File: config.mk
export PLATFORM = sky130hd
export DESIGN_NAME = gpio_pin_resolve
export DESIGN_NICKNAME = d
export VERILOG_FILES = /design/src/rtl/gpio_res_pkg.sv /design/src/rtl/gpio_pin_cell.sv /design/src/rtl/gpio_sense_or.sv /design/src/rtl/gpio_pin_resolve.sv
export SDC_FILE = /design/constraint.sdc
export NUM_CORES = 1
export LEC_CHECK = 0
export BUFFER_PORTS_ARGS = -buffer_cell sky130_fd_sc_hd__buf_2
export CORE_AREA = 2 2 323 325
export CTS_BUF_LIST = sky130_fd_sc_hd__clkbuf_16
export CTS_CLUSTER_SIZE = 12
export DETAILED_ROUTE_END_ITERATION = 10
export DIE_AREA = 0 0 325 327
export PLACE_DENSITY = 0.3
export SYNTH_ARGS = -nofsm -noshare
export SYNTH_HDL_FRONTEND = slang
export SYNTH_SLANG_ARGS = --single-unit
File: constraint.sdc
create_clock -name clk -period 1 [get_ports clk]
set_clock_uncertainty 0.1 [all_clocks]
set_input_delay 0 -clock clk [delete_from_list [all_inputs] [get_ports clk]]
set_output_delay 0 -clock clk [all_outputs]
set_load 0.005 [all_outputs]
File: src/rtl/gpio_res_pkg.sv
package gpio_res_pkg;
  localparam int CFG_W = 18;

  typedef struct packed {
    logic [1:0] sense;
    logic [2:0] drive;
    logic [1:0] pull;
    logic       ibuf_off;
    logic       dir;
  } pin_cfg_t;

  function automatic pin_cfg_t unpack_cfg(input logic [CFG_W-1:0] w);
    pin_cfg_t c;
    c.dir      = w[0];
    c.ibuf_off = w[1];
    c.pull     = w[3:2];
    c.drive    = w[10:8];
    c.sense    = w[17:16];
    return c;
  endfunction

  // modes 0-3 both levels, 4-5 only high, 6-7 only low
  function automatic logic drive_allows(input logic [2:0] mode, input logic lvl);
    if (!mode[2]) return 1'b1;
    return mode[1] ? !lvl : lvl;
  endfunction

  // encodings 1 and 3 enable a pull; bit 1 gives its level
  function automatic logic pull_on(input logic [1:0] p);
    return p[0];
  endfunction

  function automatic logic pull_level(input logic [1:0] p);
    return p[1];
  endfunction

  function automatic logic sense_fires(input logic [1:0] s, input logic lvl);
    return s[1] & (s[0] ? !lvl : lvl);
  endfunction
endpackage

File: src/rtl/gpio_pin_cell.sv
module gpio_pin_cell
  import gpio_res_pkg::*;
(
  input  logic             clk,
  input  logic             rst_n,
  input  logic [CFG_W-1:0] cfg_w,
  input  logic             out_bit,
  input  logic             ext_lvl,
  input  logic             ext_drv,
  output logic             in_q,
  output logic             oe_q,
  output logic             val_q,
  output logic             chg_q,
  output logic             short_q,
  output logic             sense_hit
);
  pin_cfg_t c;
  logic oe_raw, oe_n, val_n, in_n, short_n, chg_n;

  assign c = unpack_cfg(cfg_w);

  always_comb begin
    oe_raw    = c.dir & drive_allows(c.drive, out_bit);
    oe_n      = oe_raw;
    val_n     = out_bit;
    in_n      = in_q;
    short_n   = 1'b0;
    sense_hit = 1'b0;
    if (c.ibuf_off) begin
      if (pull_on(c.pull)) in_n = pull_level(c.pull);
    end else if (ext_drv) begin
      in_n      = ext_lvl;
      short_n   = oe_raw & (out_bit != ext_lvl);
      sense_hit = sense_fires(c.sense, ext_lvl);
    end else begin
      if (!oe_raw && pull_on(c.pull)) begin
        oe_n  = 1'b1;
        val_n = pull_level(c.pull);
      end
      if (oe_n) in_n = val_n;
    end
  end

  assign chg_n = (oe_n != oe_q) | (val_n != val_q);

  always_ff @(posedge clk) begin
    if (!rst_n) begin
      in_q    <= 1'b0;
      oe_q    <= 1'b0;
      val_q   <= 1'b0;
      chg_q   <= 1'b0;
      short_q <= 1'b0;
    end else begin
      in_q    <= in_n;
      oe_q    <= oe_n;
      val_q   <= val_n;
      chg_q   <= chg_n;
      short_q <= short_n;
    end
  end
endmodule

File: src/rtl/gpio_sense_or.sv
module gpio_sense_or #(
  parameter int N = 32
) (
  input  logic [N-1:0] hit,
  output logic         any
);
  always_comb begin
    any = 1'b0;
    for (int i = 0; i < N; i++) any = any | hit[i];
  end
endmodule

File: src/rtl/gpio_pin_resolve.sv
module gpio_pin_resolve
  import gpio_res_pkg::*;
#(
  parameter int NPINS = 32
) (
  input  logic                   clk,
  input  logic                   rst_n,
  input  logic [NPINS*CFG_W-1:0] pin_cfg_i,
  input  logic [NPINS-1:0]       pin_out_i,
  input  logic [NPINS-1:0]       ext_level_i,
  input  logic [NPINS-1:0]       ext_driven_i,
  output logic [NPINS-1:0]       pin_in_o,
  output logic [NPINS-1:0]       pin_oe_o,
  output logic [NPINS-1:0]       pin_val_o,
  output logic [NPINS-1:0]       pin_chg_o,
  output logic [NPINS-1:0]       pin_short_o,
  output logic                   detect_o
);
  logic [NPINS-1:0] sense_vec;
  logic             sense_any;

  for (genvar p = 0; p < NPINS; p++) begin : g_pin
    gpio_pin_cell u_cell (
      .clk      (clk),
      .rst_n    (rst_n),
      .cfg_w    (pin_cfg_i[p*CFG_W +: CFG_W]),
      .out_bit  (pin_out_i[p]),
      .ext_lvl  (ext_level_i[p]),
      .ext_drv  (ext_driven_i[p]),
      .in_q     (pin_in_o[p]),
      .oe_q     (pin_oe_o[p]),
      .val_q    (pin_val_o[p]),
      .chg_q    (pin_chg_o[p]),
      .short_q  (pin_short_o[p]),
      .sense_hit(sense_vec[p])
    );
  end

  gpio_sense_or #(.N(NPINS)) u_or (
    .hit(sense_vec),
    .any(sense_any)
  );

  always_ff @(posedge clk) begin
    if (!rst_n) detect_o <= 1'b0;
    else        detect_o <= sense_any;
  end
endmodule

==> key figures, run 1 <==
Run status
  • Status: complete, but fails checks
  • Violated checks: negative hold slack, negative setup slack

Clock network
  • Skew-Pair Late Insertion Delay: 0.51 ns
  • Root buf cell: clkbuf_16
  • Total clock sinks: 161
  • Max clock buf depth: 2
  • CTS tree: yes
  • CTS H-tree lvls: 4
  • Worst-path clk slew: 0.09 ns
  • Clock buffer count from CTS: 17

Worst hold path
  • Hold path endpoint: g_pin[18].u_cell.short_q
  • Hold path depth: 3
  • Worst Hold Class: primary input to flip-flop
  • Hold path start: pin_cfg_i[334]

Power
  • LEAKAGE: 0.0106 uW
  • PwrDens: 990 nW/um^2
  • Power Total: 22700 uW
  • Max VDD drop: 0.768 mV

Yosys
  • Sequential-to-total area share from yosys stat: 29.5%
  • Cell area after synthesis: 10900 sq um
  • Ys async rst share: 0%
  • Synth area leader: dfxtp_1
  • Post-synth top area share: 29.5%
  • Seq cells post-synth: approximately 160
  • Number of synthesis warnings: 0
  • Synth cell count leaders: dfxtp_1 (161), buf_4 (160), inv_1 (96)
  • Syn_area_per_cell: 8.60 sq um
  • Leading post-synthesis cells by cell area: dfxtp_1 (30%), buf_4 (11%), xor2_1 (7.5%)
  • Post-synth EDFFs: 0
  • Count leader, synth: dfxtp_1
  • Mapped Cells: roughly 1300
  • Ys flop type: dfxtp_1
  • Post-synthesis net count: approximately 1900
  • Synth cell types: 35

Die
  • Die height: 327 microns
  • Initial cell density of the core: 10.6%
  • Top Ports: 835
  • Die width: roughly 330 microns
  • Die area: 106000 sq um
  • Core Box Area: 103000 sq um
  • Num rows: 118

Layout
  • Fin cells: 3654
  • Fin util: 22.3%
  • Filler cell count: ~11000
  • Area growth from synthesis to layout: 110%
  • Layout Nets: between 2000 and 3000
  • Share of layout cells above drive strength 1: around 57%

Critical path
  • R2R Setup Slk: 0.04 ns
  • RR Startpoint: g_pin[25].u_cell.val_q
  • Crit path DAT: approximately 1.8 ns
  • Top fanout value on the critical path: 5
  • WP data required: 1.31 ns
  • FF-to-FF End: g_pin[25].u_cell.chg_q
  • Startpoint types: primary input
  • Worst R2R Path Depth: 4
  • WS Path Type: primary input to flip-flop
  • Crit. End Element: flip-flop

STA
  • Hold Slack: -0.210 ns
  • Slew HR: 57.5%
  • Fmax: ~650 MHz
  • Slew Limit Fails: 0
  • Final Critical Period: between 1.5 and 2 ns
  • Hold Fails Final Rpt: 99
  • Slack of the critical path: -0.536 ns
  • RSZ-0062 raised after global routing: yes
  • Final setup vio count: 247
  • Worst-margin pin slew: 0.631 ns
  • Period utilization: 154%

Placement
  • DP Cell Count: ~3300
  • HPWL after detailed placement: ~48000 microns
  • DP Worst Slack: -1.47 ns
  • RePlAce Congestion: around 0.87
  • I/O Buffers: approximately 510

Global routing
  • First-pass GRT wire length: ~86000 microns
  • Vias in the first global route: 14000
  • Initial antenna violation count: 28
  • GRT Util Overall: ~11%
  • Largest net degree at the start of global routing: 56
  • GRT overflow: 0

Drt
  • Via count: 13000
  • # DRC: 0
  • Post-DRT Antenna Nets: 0
  • Via density: 3.55
  • 1st-pass router iterations: 4
  • WL final: 60100 microns
  • Wire length per cell: 16.4 microns
  • DRT iter0 DRCs: 383

Job
  • Maxcap violations: 0
==> state kept, by name, indices dropped and copies added (netlist names) <==
| name | flops |
|---|---|
| detect_o | 1 |
| g_pin.u_cell.chg_q | 32 |
| g_pin.u_cell.in_q | 32 |
| g_pin.u_cell.oe_q | 32 |
| g_pin.u_cell.short_q | 32 |
| g_pin.u_cell.val_q | 32 |
==> cells in the final DEF (no fill, tap or decap), types with 10 or more instances in the layout <==
cell / netlist / final
o41ai_4: 0 / 43
diode_2: 0 / 11
xor2_1: 94 / 91
buf_2: 0 / 372
dfxtp_1: 161 / 24
nand4_1: 11 / 11
xnor2_1: 66 / 32
nand2_2: 0 / 26
dfxtp_2: 0 / 134
a31oi_2: 0 / 11
o211ai_1: 56 / 56
o41ai_2: 29 / 15
dlygate4sd3_1: 0 / 187
dlymetal6s2s_1: 0 / 10
nand3_1: 30 / 30
inv_1: 96 / 91
dlymetal6s4s_1: 0 / 37
clkbuf_16: 0 / 18
a21boi_1: 11 / 28
and4_1: 28 / 28
a21boi_4: 0 / 12
nand2_1: 89 / 63
xnor2_4: 0 / 28
buf_6: 0 / 126
nor2b_1: 61 / 61
a21boi_0: 57 / 34
o21ai_0: 69 / 59
a31oi_1: 57 / 40
and2_1: 34 / 34
a2bb2oi_2: 0 / 22
a21boi_2: 25 / 19
buf_4: 160 / 397
==> area by class of cell <==
class / count / area [sq um] / area share, %
inverters: 96 / 360 / 1.57
well taps: 1380 / 1730 / 7.52
diodes: 11 / 27.5 / 0.120
clock buffers: 17 / 425 / 1.85
multi-input cells: 832 / 7950 / 34.6
flip-flops and latches: 161 / 3400 / 14.8
repair buffers: 1142 / 8930 / 38.9
clock inverters: 15 / 138 / 0.599
==> through the flow <==
stage                     area, sq um  TNS [ns]
after floorplan                 11700    -0.746
after CTS                       21700    -44.67
after global routing            23000    -38.87
final                           23000    -25.81
after global placement          17200    -29.83
after detailed placement        17200    -30.40
==> kinds of logic after synthesis <==
logic type	share of synthesized area [%]
AO/OA/AOI/OAI	28.5
AND/OR/NAND/NOR	14.1
buffers and inverters	15.0
flip-flops	29.5
XOR/XNOR	12.8
==> routing by layer <==
| metal | share of wire [%] | routed length [microns] | GRT usage [%] |
|---|---|---|---|
| met1 | 43 | 25900 | 12.9 |
| met2 | 46 | 27800 | 17.7 |
| met3 | 8.4 | 5030 | 4.74 |
| met4 | 2.0 | 1220 | 3.23 |
| met5 | 0.14 | 86 | 0 |
==> how the worst max path moves through the flow <==
stage | start | endpoint | slack [ns] | cells after the start
3_5_place_dp | ext_level_i[30] | detect_o | -1.47 | 8
6_report | pin_cfg_i[343] | g_pin[19].u_cell.chg_q | -0.54 | 7
5_1_grt | pin_cfg_i[181] | g_pin[10].u_cell.chg_q | -0.56 | 7
3_3_place_gp | ext_level_i[30] | detect_o | -1.97 | 8
4_1_cts | pin_cfg_i[556] | detect_o | -0.53 | 8
2_1_floorplan | pin_out_i[1] | g_pin[1].u_cell.chg_q | -0.09 | 5
==> worst max-delay path, stage by stage <==
cell and delay (ns):
buf_2 0.11, buf_4 0.12, dlygate4sd3_1 0.68, o41ai_2 0.46, o41ai_4 0.16, xnor2_1 0.22, a21boi_2 0.09
==> report_power, final <==
part	internal (uW)	switching (uW)	total, uW
sequential	6970	307	7280
clock	3310	3700	7010
combinational	4770	3670	8450
==> what timing repair did <==
item,in CTS,in global routing
setup endpoints to repair,163,308
cloned,0,1
hold buffers,274,95
setup buffers,51,36
pin swaps,4,143
resized for setup,264,302
hold endpoints to repair,161,147
(Power assumes the default switching activity.)
==> run 2: changes to the inputs <==
CTS_BUF_LIST = default   (was sky130_fd_sc_hd__clkbuf_16)
==> run 2 against run 1 <==
Net effect:
- the flow still finishes with violations (negative hold slack, negative setup slack)
- total power up 0.33%
- global-route usage about the same
- critical path depth unchanged
- sequential power about the same
- via count up 0.22%
- highest routed layer unchanged
==> key figures, run 2 (synthesis gave the netlist of run 1 again) <==
Run status
  • Status: complete, but fails checks
  • Violated checks: negative hold slack, negative setup slack

Placement
  • HPWL after detailed placement: 47900 microns (unchanged)
  • I/O Buffers: 514 (unchanged)
  • Placed cell area: 17200 sq um (unchanged)
  • RePlAce Congestion: 0.869 (unchanged)
  • DP Cell Count: 3305 (unchanged)

Critical path
  • Worst R2R Path Depth: 3 (-1)
  • Slowest library cell on the worst path: dlygate4sd3_1
  • Crit. End Element: flip-flop
  • Top fanout value on the critical path: 5 (unchanged)
  • Startpoint types: primary input
  • Worst path max stage delay: 0.68 ns (about the same)
  • WS Path Type: primary input to flip-flop
  • WP data required: 1.30 ns (about the same)
  • Crit path cell chain: buf_2, buf_4, dlygate4sd3_1, o41ai_2, o41ai_4, xnor2_1, a21boi_2
  • Crit path DAT: 1.84 ns (about the same)

Power
  • LEAKAGE: 0.0106 uW (about the same)
  • Max VDD drop: 0.767 mV (-0.15%)
  • PwrDens: 993 nW/um^2 (+0.33%)

Clock network
  • Root buf cell: clkbuf_16
  • CTS tree: yes
  • CTS H-tree lvls: 4 (unchanged)
  • Clock buffer count from CTS: 17 (unchanged)
  • Total clock sinks: 161 (unchanged)
  • Worst-path clk slew: 0.09 ns (about the same)
  • Max clock buf depth: 2 (unchanged)
  • Skew-Pair Late Insertion Delay: 0.51 ns (about the same)

Die
  • Initial cell density of the core: 10.6% (unchanged)
  • Num rows: 118 (unchanged)
  • Die width: 325 microns (unchanged)
  • Die area: 106000 sq um (unchanged)
  • Die height: 327 microns (unchanged)
  • Core Box Area: 103000 sq um (unchanged)
  • Top Ports: 835 (unchanged)

Global routing
  • First-pass GRT wire length: 86400 microns (about the same)
  • Largest net degree at the start of global routing: 56 (unchanged)
  • GRT overflow: 0 (unchanged)
  • Initial antenna violation count: 28 (unchanged)
  • GRT Util Overall: 10.9% (about the same)
  • Vias in the first global route: 14000 (-0.064%)

Drt
  • # DRC: 0 (unchanged)
  • Wire length per cell: 16.4 microns (about the same)
  • DRT iter0 DRCs: 423 (+10%)
  • Via count: 13000 (+0.22%)
  • WL final: 60100 microns (about the same)
  • 1st-pass router iterations: 4 (unchanged)
  • Via density: 3.56 (+0.28%)
  • Post-DRT Antenna Nets: 0 (unchanged)

STA
  • Fmax: 651 MHz (about the same)
  • Slack of the critical path: -0.536 ns (-0.000183 ns)
  • Slew HR: 57.2% (-0.37 points)
  • Hold Fails Final Rpt: 99 (unchanged)
  • Worst-margin pin slew: 0.637 ns (+0.00548 ns)
  • Slew Limit Fails: 0 (unchanged)
  • Hold Slack: -0.210 ns (+0.000471 ns)
  • Final setup vio count: 248 (+0.40%)
  • RSZ-0062 raised after global routing: yes
  • Period utilization: 154% (about the same)
  • Final Critical Period: 1.54 ns (+0.000183 ns)

Layout
  • Fin cells: 3652 (-0.055%)
  • Commonest non-fill, non-tap cells in the layout: buf_4 (396), buf_2 (372), dlygate4sd3_1 (187), dfxtp_2 (134), buf_6 (126)
  • Layout Nets: 2923 (-0.034%)
  • Commonest non-fill, non-tap cell in the layout: buf_4
  • Share of layout cells above drive strength 1: 57.2% (about the same)
  • Filler cell count: 11400 (-0.018%)
  • Area growth from synthesis to layout: 110% (unchanged)
  • Fin util: 22.3% (unchanged)
  • Final Cell Area: 23000 sq um (unchanged)

Worst hold path
  • Worst Hold Class: primary input to flip-flop
  • Hold path depth: 3 (unchanged)

Job
  • Maxcap violations: 0 (unchanged)
-- run 2: repair_timing --
action,4_1_cts,5_1_grt
cloned,0,1
hold buffers,273,96
pin swaps,4,143
endpoints found under the setup margin,163,307
buffers inserted,51,35
gates resized for setup,264,302
endpoints found under the hold margin,161,147
-- run 2: final cells by class --
cell class              instances  area (sq um)  area share, %
inverters                      96           360           1.57
repair buffers               1141          8930           38.9
flip-flops and latches        161          3400           14.8
diodes                         10          25.0          0.109
well taps                    1380          1730           7.52
clock buffers                  18           439           1.91
clock inverters                14           134          0.583
multi-input cells             832          7950           34.6
-- run 2: power by group --
part	switching, uW	total (uW)	internal [uW]
clock network	3700	7080	3390
logic	3680	8440	4770
registers	307	7280	6970
total	7680	22800	15100
-- run 2: per-layer routing --
metal / GRT usage, % / up-vias / routed length (microns)
met3: 4.74 / 73 / 5210
met4: 3.23 / 16 / 1270
li1: - / 6380 / -
met2: 17.7 / 400 / 27800
met1: 12.9 / 6137 / 25700
met5: 0 / - / 86
-- run 2: final timing paths --
check	slack, ns	startpoint	to
max	-0.54	pin_cfg_i[343]	g_pin[19].u_cell.chg_q
min	-0.21	pin_cfg_i[334]	g_pin[18].u_cell.short_q
max reg2reg	0.04	g_pin[26].u_cell.oe_q	g_pin[26].u_cell.chg_q
min reg2reg	0.43	g_pin[9].u_cell.in_q	g_pin[9].u_cell.in_q
-- run 2: worst max-delay path, delay by kind of cell --
family          cells  cell delay [ns]
buf+inv             3             0.91
xor+xnor            1             0.22
compound gates      3             0.71
-- run 2: through the flow --
| stage | setup slack, ns | setup TNS, ns | hold slack, ns | total power [uW] |
|---|---|---|---|---|
| 2_1_floorplan | -0.0923 | -0.746 | 0.0525 | 10300 |
| 3_3_place_gp | -1.97 | -29.83 | 0.191 | 13500 |
| 3_5_place_dp | -1.47 | -30.40 | 0.194 | 13600 |
| 4_1_cts | -0.530 | -44.68 | -0.269 | 22700 |
| 5_1_grt | -0.564 | -38.90 | -0.239 | 24300 |
| 6_report | -0.536 | -25.82 | -0.210 | 22800 |
==> run 3: changes to the inputs <==
TNS_END_PERCENT = 20   (was default)
==> run 3 against run 2 <==
Net effect:
- the flow still finishes with violations (negative hold slack, negative setup slack)
- worst setup slack better by 0.29 ns
- clock power is 2% higher
- clock-buffer cell count shrank 1
- first-iteration DRC count shrank 3.8%
- die area stayed put
- sequential power barely moved
- final area down 7.9%
- largest cell class unchanged
- via count decreased by 1.9%
- combinational power decreased by 12%
==> key figures, run 3 (synthesis gave the netlist of run 1 again) <==
Power
  • Max VDD drop: 0.954 mV (+24%)
  • Net switching power: 7320 uW (-4.7%)
  • Clock share of power: 32.9% (+1.8 points)
  • Comb power frac: 33.8% (-3.2 points)
  • Cell Int Power: 14700 uW (-2.9%)
  • Sw frac: 33.3% (-0.42 points)
  • LEAKAGE: 0.00967 uW (-8.9%)
  • PwrDens: 1040 nW/um^2 (+4.8%)
  • Sequential share of power: 33.2% (+1.3 points)

Global routing
  • Vias in the first global route: 13500 (-3.5%)
  • GRT overflow: 0 (unchanged)
  • First-pass GRT wire length: 85200 microns (-1.5%)
  • Largest net degree at the start of global routing: 46 (-18%)
  • GRT Util Overall: 10.9% (about the same)
  • Initial antenna violation count: 28 (unchanged)

STA
  • Fmax: 802 MHz (+23%)
  • Final Critical Period: 1.25 ns (-0.288 ns)
  • Worst-margin pin slew: 0.772 ns (+0.135 ns)
  • Slack of the critical path: -0.248 ns (+0.288 ns)
  • Final setup vio count: 223 (-10%)
  • Hold Slack: -0.281 ns (-0.0711 ns)
  • Setup TNS: -15.06 ns (+10.77 ns)
  • RSZ-0062 raised after global routing: yes
  • Slew Limit Fails: 0 (unchanged)
  • Period utilization: 125% (-29 points)
  • Slew HR: 48.4% (-8.8 points)
  • Hold Fails Final Rpt: 124 (+25%)

Run status
  • Violated checks: negative hold slack, negative setup slack
  • Status: complete, but fails checks

Clock network
  • Root buf cell: clkbuf_16
  • Worst-path clk slew: 0.08 ns (about the same)
  • CTS tree: yes
  • Clock buffer count from CTS: 17 (unchanged)
  • CTS H-tree lvls: 4 (unchanged)
  • Total clock sinks: 161 (unchanged)
  • Max clock buf depth: 2 (unchanged)
  • Skew-Pair Late Insertion Delay: 0.51 ns (about the same)

Drt
  • WL final: 59500 microns (-0.88%)
  • 1st-pass router iterations: 4 (unchanged)
  • # DRC: 0 (unchanged)
  • Wire length per cell: 16.7 microns (+1.3%)
  • Via density: 3.57 (+0.26%)
  • DRT iter0 DRCs: 407 (-3.8%)
  • Post-DRT Antenna Nets: 0 (unchanged)
  • Via count: 12800 (-1.9%)

Die
  • Die width: 325 microns (unchanged)
  • Die height: 327 microns (unchanged)
  • Die area: 106000 sq um (unchanged)
  • Num rows: 118 (unchanged)
  • Core Box Area: 103000 sq um (unchanged)
  • Initial cell density of the core: 10.6% (unchanged)
  • Top Ports: 835 (unchanged)

Worst hold path
  • Worst Hold Class: primary input to flip-flop

Critical path
  • WP data required: 1.29 ns (about the same)
  • Top fanout value on the critical path: 4 (-1)
  • Worst path max stage delay: 0.62 ns (-0.06 ns)
  • Crit path cell chain: buf_2, dlygate4sd3_1, xnor2_2, a21oi_4, o31ai_1, o311a_1
  • Crit. End Element: flip-flop
  • Crit path DAT: 1.54 ns (-0.30 ns)
  • Startpoint types: primary input
  • WS Path Type: primary input to flip-flop
  • Crit-path leading delay family: buffers and inverters
  • Slowest library cell on the worst path: dlygate4sd3_1
  • Critical path buffer and inverter count: 2 (-1)

Placement
  • I/O Buffers: 514 (unchanged)
  • DP Worst Slack: -0.743 ns (+0.729 ns)
  • RePlAce Congestion: 0.873 (+0.46%)
  • HPWL after detailed placement: 48800 microns (+1.8%)

Layout
  • Share of layout cells above drive strength 1: 54.4% (-2.8 points)
  • Layout Nets: 2845 (-2.7%)
  • Commonest non-fill, non-tap cells in the layout: buf_2 (383), buf_4 (357), dlygate4sd3_1 (172), dfxtp_2 (132), buf_6 (122)
  • Area growth from synthesis to layout: 93.7%
  • Filler cell count: 11500 (+1.2%)
  • FF+latch area: 3410 sq um (+0.15%)
  • Multi-input gate area: 6940 sq um (-13%)
  • Commonest non-fill, non-tap cell in the layout: buf_2

Job
  • Maxcap violations: 0 (unchanged)
[run 3: changes by cell type in the layout (fill, tap and decap cells not counted), moves of 10 or more]
cell            before  now
a2bb2oi_1            6   16
xnor2_1             32   58
o41ai_4             43   27
dlymetal6s2s_1      10    0
xnor2_4             28    2
a2bb2oi_2           22   11
dlymetal6s4s_1      37   21
o41ai_1              0   10
buf_4              396  357
dlygate4sd3_1      187  172
buf_2              372  383
[run 3: tightest hold or removal path, stage by stage]
cell	delay, ns
buf_2	0.15
nand2_1	0.07
a31oi_1	0.07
***
## REQUIREMENT:
Look above for the line containing "routing: 46 (-18%)" and the line containing "1.29 ns (about the same)". Transcribe both, with the lines between them, exactly.

## TASK RESPONSE:
  • Largest net degree at the start of global routing: 46 (-18%)
  • GRT Util Overall: 10.9% (about the same)
  • Initial antenna violation count: 28 (unchanged)

STA
  • Fmax: 802 MHz (+23%)
  • Final Critical Period: 1.25 ns (-0.288 ns)
  • Worst-margin pin slew: 0.772 ns (+0.135 ns)
  • Slack of the critical path: -0.248 ns (+0.288 ns)
  • Final setup vio count: 223 (-10%)
  • Hold Slack: -0.281 ns (-0.0711 ns)
  • Setup TNS: -15.06 ns (+10.77 ns)
  • RSZ-0062 raised after global routing: yes
  • Slew Limit Fails: 0 (unchanged)
  • Period utilization: 125% (-29 points)
  • Slew HR: 48.4% (-8.8 points)
  • Hold Fails Final Rpt: 124 (+25%)

Run status
  • Violated checks: negative hold slack, negative setup slack
  • Status: complete, but fails checks

Clock network
  • Root buf cell: clkbuf_16
  • Worst-path clk slew: 0.08 ns (about the same)
  • CTS tree: yes
  • Clock buffer count from CTS: 17 (unchanged)
  • CTS H-tree lvls: 4 (unchanged)
  • Total clock sinks: 161 (unchanged)
  • Max clock buf depth: 2 (unchanged)
  • Skew-Pair Late Insertion Delay: 0.51 ns (about the same)

Drt
  • WL final: 59500 microns (-0.88%)
  • 1st-pass router iterations: 4 (unchanged)
  • # DRC: 0 (unchanged)
  • Wire length per cell: 16.7 microns (+1.3%)
  • Via density: 3.57 (+0.26%)
  • DRT iter0 DRCs: 407 (-3.8%)
  • Post-DRT Antenna Nets: 0 (unchanged)
  • Via count: 12800 (-1.9%)

Die
  • Die width: 325 microns (unchanged)
  • Die height: 327 microns (unchanged)
  • Die area: 106000 sq um (unchanged)
  • Num rows: 118 (unchanged)
  • Core Box Area: 103000 sq um (unchanged)
  • Initial cell density of the core: 10.6% (unchanged)
  • Top Ports: 835 (unchanged)

Worst hold path
  • Worst Hold Class: primary input to flip-flop

Critical path
  • WP data required: 1.29 ns (about the same)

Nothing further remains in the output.